L'ideale sarebbe che tutti pazienti venissero ricoverati, dopo l'intervento, in un reparto postoperatorio, parte del blocco delle sale operatoria, per attuare così una sorveglianza stretta nel periodo cruciale che segue l'intervento, quando la coscienza ed i riflessi possono essere ancora depressi. Ciò è attuato con l'assistenza dell'anestesista e dell'infermiere appositamente addestrato per questo lavoro. 
Le complicanze più frequenti nel periodo immediatamente successivo al risveglio sono:

  • insufficienza respiratoria,
  • ipotensione, ipertensione, aritmie cardiache, trombosi venosa (ostruzione);
  • vomito e rigurgito causata dai farmaci anestetici;
  • dolore;
  • confusione, agitazione
  • sonno prolungato per la persistenza nel sangue dei farmaci anestetici.

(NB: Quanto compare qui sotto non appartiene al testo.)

### src/rtl/meas_hex_uart.sv
// meas_hex_uart: turns one 40-bit measurement word into an ASCII hex line
// ("XXXXXXXXXX\r\n", MSB nibble first) and sends it as 8N1 serial data.
module meas_hex_uart #(
    parameter int CLK_FREQ = 100_000_000,
    parameter int BAUD     = 115200
) (
    input  logic        clk,
    input  logic        rst,
    input  logic [39:0] data,
    input  logic        data_valid,
    output logic        tx,
    output logic        busy
);

    localparam int CLKS_PER_BIT = CLK_FREQ / BAUD;
    localparam int CNT_W        = (CLKS_PER_BIT >= 2) ? $clog2(CLKS_PER_BIT) : 1;
    localparam logic [CNT_W-1:0] CNT_LAST = CNT_W'(CLKS_PER_BIT - 1);

    // A bit period shorter than two clocks cannot be counted by this datapath.
    if (CLKS_PER_BIT < 2) begin : g_baud_check
        $error("meas_hex_uart: CLK_FREQ / BAUD must be at least 2");
    end

    typedef enum logic [1:0] {
        ST_IDLE  = 2'd0,
        ST_START = 2'd1,
        ST_DATA  = 2'd2,
        ST_STOP  = 2'd3
    } state_t;

    // Uppercase ASCII for one hex nibble ('A' - 10 = 0x37).
    function automatic logic [7:0] hex_ascii(input logic [3:0] nib);
        logic [7:0] res;
        if (nib < 4'd10) begin
            res = 8'h30 + {4'h0, nib};
        end else begin
            res = 8'h37 + {4'h0, nib};
        end
        return res;
    endfunction

    // Byte for character slot idx; word holds the current nibble in [39:36].
    function automatic logic [7:0] char_byte(input logic [3:0] idx, input logic [39:0] word);
        logic [7:0] res;
        case (idx)
            4'd10:   res = 8'h0D;
            4'd11:   res = 8'h0A;
            default: res = hex_ascii(word[39:36]);
        endcase
        return res;
    endfunction

    state_t           state_r, state_s;
    logic [CNT_W-1:0] cnt_r, cnt_s;
    logic [2:0]       bit_r, bit_s;
    logic [3:0]       char_r, char_s;
    logic [39:0]      word_r, word_s;
    logic [7:0]       byte_r, byte_s;
    logic             tx_r, tx_s;
    logic             busy_r, busy_s;
    logic [39:0]      word_shift_s;

    assign word_shift_s = {word_r[35:0], 4'h0};
    assign tx           = tx_r;
    assign busy         = busy_r;

    // State, counters, holding registers and registered outputs.
    always_ff @(posedge clk or posedge rst) begin
        if (rst) begin
            state_r <= ST_IDLE;
            cnt_r   <= '0;
            bit_r   <= 3'd0;
            char_r  <= 4'd0;
            word_r  <= 40'h0;
            byte_r  <= 8'h00;
            tx_r    <= 1'b1;
            busy_r  <= 1'b0;
        end else begin
            state_r <= state_s;
            cnt_r   <= cnt_s;
            bit_r   <= bit_s;
            char_r  <= char_s;
            word_r  <= word_s;
            byte_r  <= byte_s;
            tx_r    <= tx_s;
            busy_r  <= busy_s;
        end
    end

    // Next-state logic; tx/busy are computed one cycle ahead so they leave registered.
    always_comb begin
        state_s = state_r;
        cnt_s   = cnt_r;
        bit_s   = bit_r;
        char_s  = char_r;
        word_s  = word_r;
        byte_s  = byte_r;
        tx_s    = tx_r;
        busy_s  = busy_r;
        case (state_r)
            ST_IDLE: begin
                tx_s   = 1'b1;
                busy_s = 1'b0;
                if (data_valid) begin
                    word_s  = data;
                    char_s  = 4'd0;
                    byte_s  = char_byte(4'd0, data);
                    cnt_s   = '0;
                    bit_s   = 3'd0;
                    tx_s    = 1'b0;
                    busy_s  = 1'b1;
                    state_s = ST_START;
                end else begin
                    state_s = ST_IDLE;
                end
            end
            ST_START: begin
                if (cnt_r == CNT_LAST) begin
                    cnt_s   = '0;
                    bit_s   = 3'd0;
                    tx_s    = byte_r[0];
                    state_s = ST_DATA;
                end else begin
                    cnt_s = cnt_r + 1'b1;
                end
            end
            ST_DATA: begin
                if (cnt_r == CNT_LAST) begin
                    cnt_s = '0;
                    if (bit_r == 3'd7) begin
                        tx_s    = 1'b1;
                        state_s = ST_STOP;
                    end else begin
                        // Byte shifts right so the next data bit is always at [1].
                        bit_s  = bit_r + 3'd1;
                        tx_s   = byte_r[1];
                        byte_s = {1'b0, byte_r[7:1]};
                    end
                end else begin
                    cnt_s = cnt_r + 1'b1;
                end
            end
            ST_STOP: begin
                if (cnt_r == CNT_LAST) begin
                    cnt_s = '0;
                    if (char_r == 4'd11) begin
                        char_s  = 4'd0;
                        tx_s    = 1'b1;
                        busy_s  = 1'b0;
                        state_s = ST_IDLE;
                    end else begin
                        // No idle gap: the next start bit begins right after this stop bit.
                        char_s  = char_r + 4'd1;
                        word_s  = word_shift_s;
                        byte_s  = char_byte(char_r + 4'd1, word_shift_s);
                        tx_s    = 1'b0;
                        state_s = ST_START;
                    end
                end else begin
                    cnt_s = cnt_r + 1'b1;
                end
            end
            default: begin
                state_s = ST_IDLE;
                cnt_s   = '0;
                bit_s   = 3'd0;
                char_s  = 4'd0;
                tx_s    = 1'b1;
                busy_s  = 1'b0;
            end
        endcase
    end

endmodule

La nausea ed il vomito post-operatorio (PONV) sono un problema abbastanza comune nel periodo post-chirurgico e possono causare, oltre a sofferenza e disagio psicologico al paziente, complicazioni mediche più o meno gravi nonché danni economici all'ospedale a causa del maggior impegno richiesto per l'assistenza al paziente e dell'allungamento dei tempi di degenza.
La nausea ed il vomito sono tre volte più frequenti nelle donne rispetto agli uomini, probabilmente a causa di differenze ormonali, mentre i bambini hanno una suscettibilità doppia rispetto agli adulti. Sono più frequenti se lo stomaco non è stato vuotato prima dell'intervento, o se la natura della malattia determina un ritardo nello svuotamento dello stomaco come il diabete, l'obesità, il reflusso gastroesofageo e l'ansia, alcuni tipi di chirurgia laparoscopica.
Non bisogna pertanto dare a questi malati liquidi o solidi fino a che sia cessato l'effetto dell'anestetico. Se il vomito è abbondante può provocare disidratazione e la deiscenza (apertura) della ferita chirurgica.
 
I farmaci più utilizzati per la prevenzione ed il trattamento della nausea e del vomito post-operatorio sono l'ondansetron e la metoclopramide

Il mal di testa è una conseguenza prima frequente ora più rara dell'anestesia subaracnoidea.

Le complicazioni che possono insorgere durante un'anestesia locoregionale è l'iniezione accidentale in una vena. Di solito accade quando durante l'iniezione intorno al nervo, l'anestetico locale inavvertitamente viene iniettato nel sangue. Se un grande volume (10-20 centimetri cubi) di anestetico passa nel sangue per errore, può causare convulsioni e anche arresto cardiaco. Per questo l'anestetico é iniettato lentamente, aspirando la siringa per verificare che l'ago non sia in una vena.

L'ostruzione delle vie aeree superiori è la più frequente complicanze respiratoria dovuta alla caduta all'indietro della lingua  quando il paziente giace sul dorso insieme allo spasmo laringeo che impediscono una normale ed adeguata respirazione. Può essere causata anche da un'ostruzione delle vie aeree da parte delle secrezioni che il paziente non è in grado di espellere agevolmente per la incompleta ripresa del tono muscolare e dei riflessi.

La ipertensione (aumento della pressione sanguigna) e la tachicardia (aumento della frequenza cardiaca) sono dovute ai così detti ormoni da stress. In queste condizioni il cuore si affatica. L'anestesista deve subito somministrare l'esmololo che riduce immediatamente la frequenza e la pressione portandola a valori normali. 

L'arresto cardiaco è la più drammatica e improvvisa di tutte le emergenze che si presentano in corso e dopo anestesia. Fortunatamente è raro e spesso si risolve dopo l'assistenza rianimatoria.

Per far decrescere il rischio dell'anestesia il paziente deve:

  • Smettere di fumare: è stato riconosciuto che il fumo é una causa di problemi respiratori nel periodo postoperatorio. Maggiore è la durata della sospensione e minori sono i rischi.
  • Ridurre il peso: i pazienti obesi notoriamente presentano molti problemi in corso di anestesia.
  • Osservare il digiuno assoluto: non mangiare e bere nulla almeno sei ore prima dell'intervento chirurgico evita che il cibo vomitato possa passare nei polmoni con gravi conseguenze.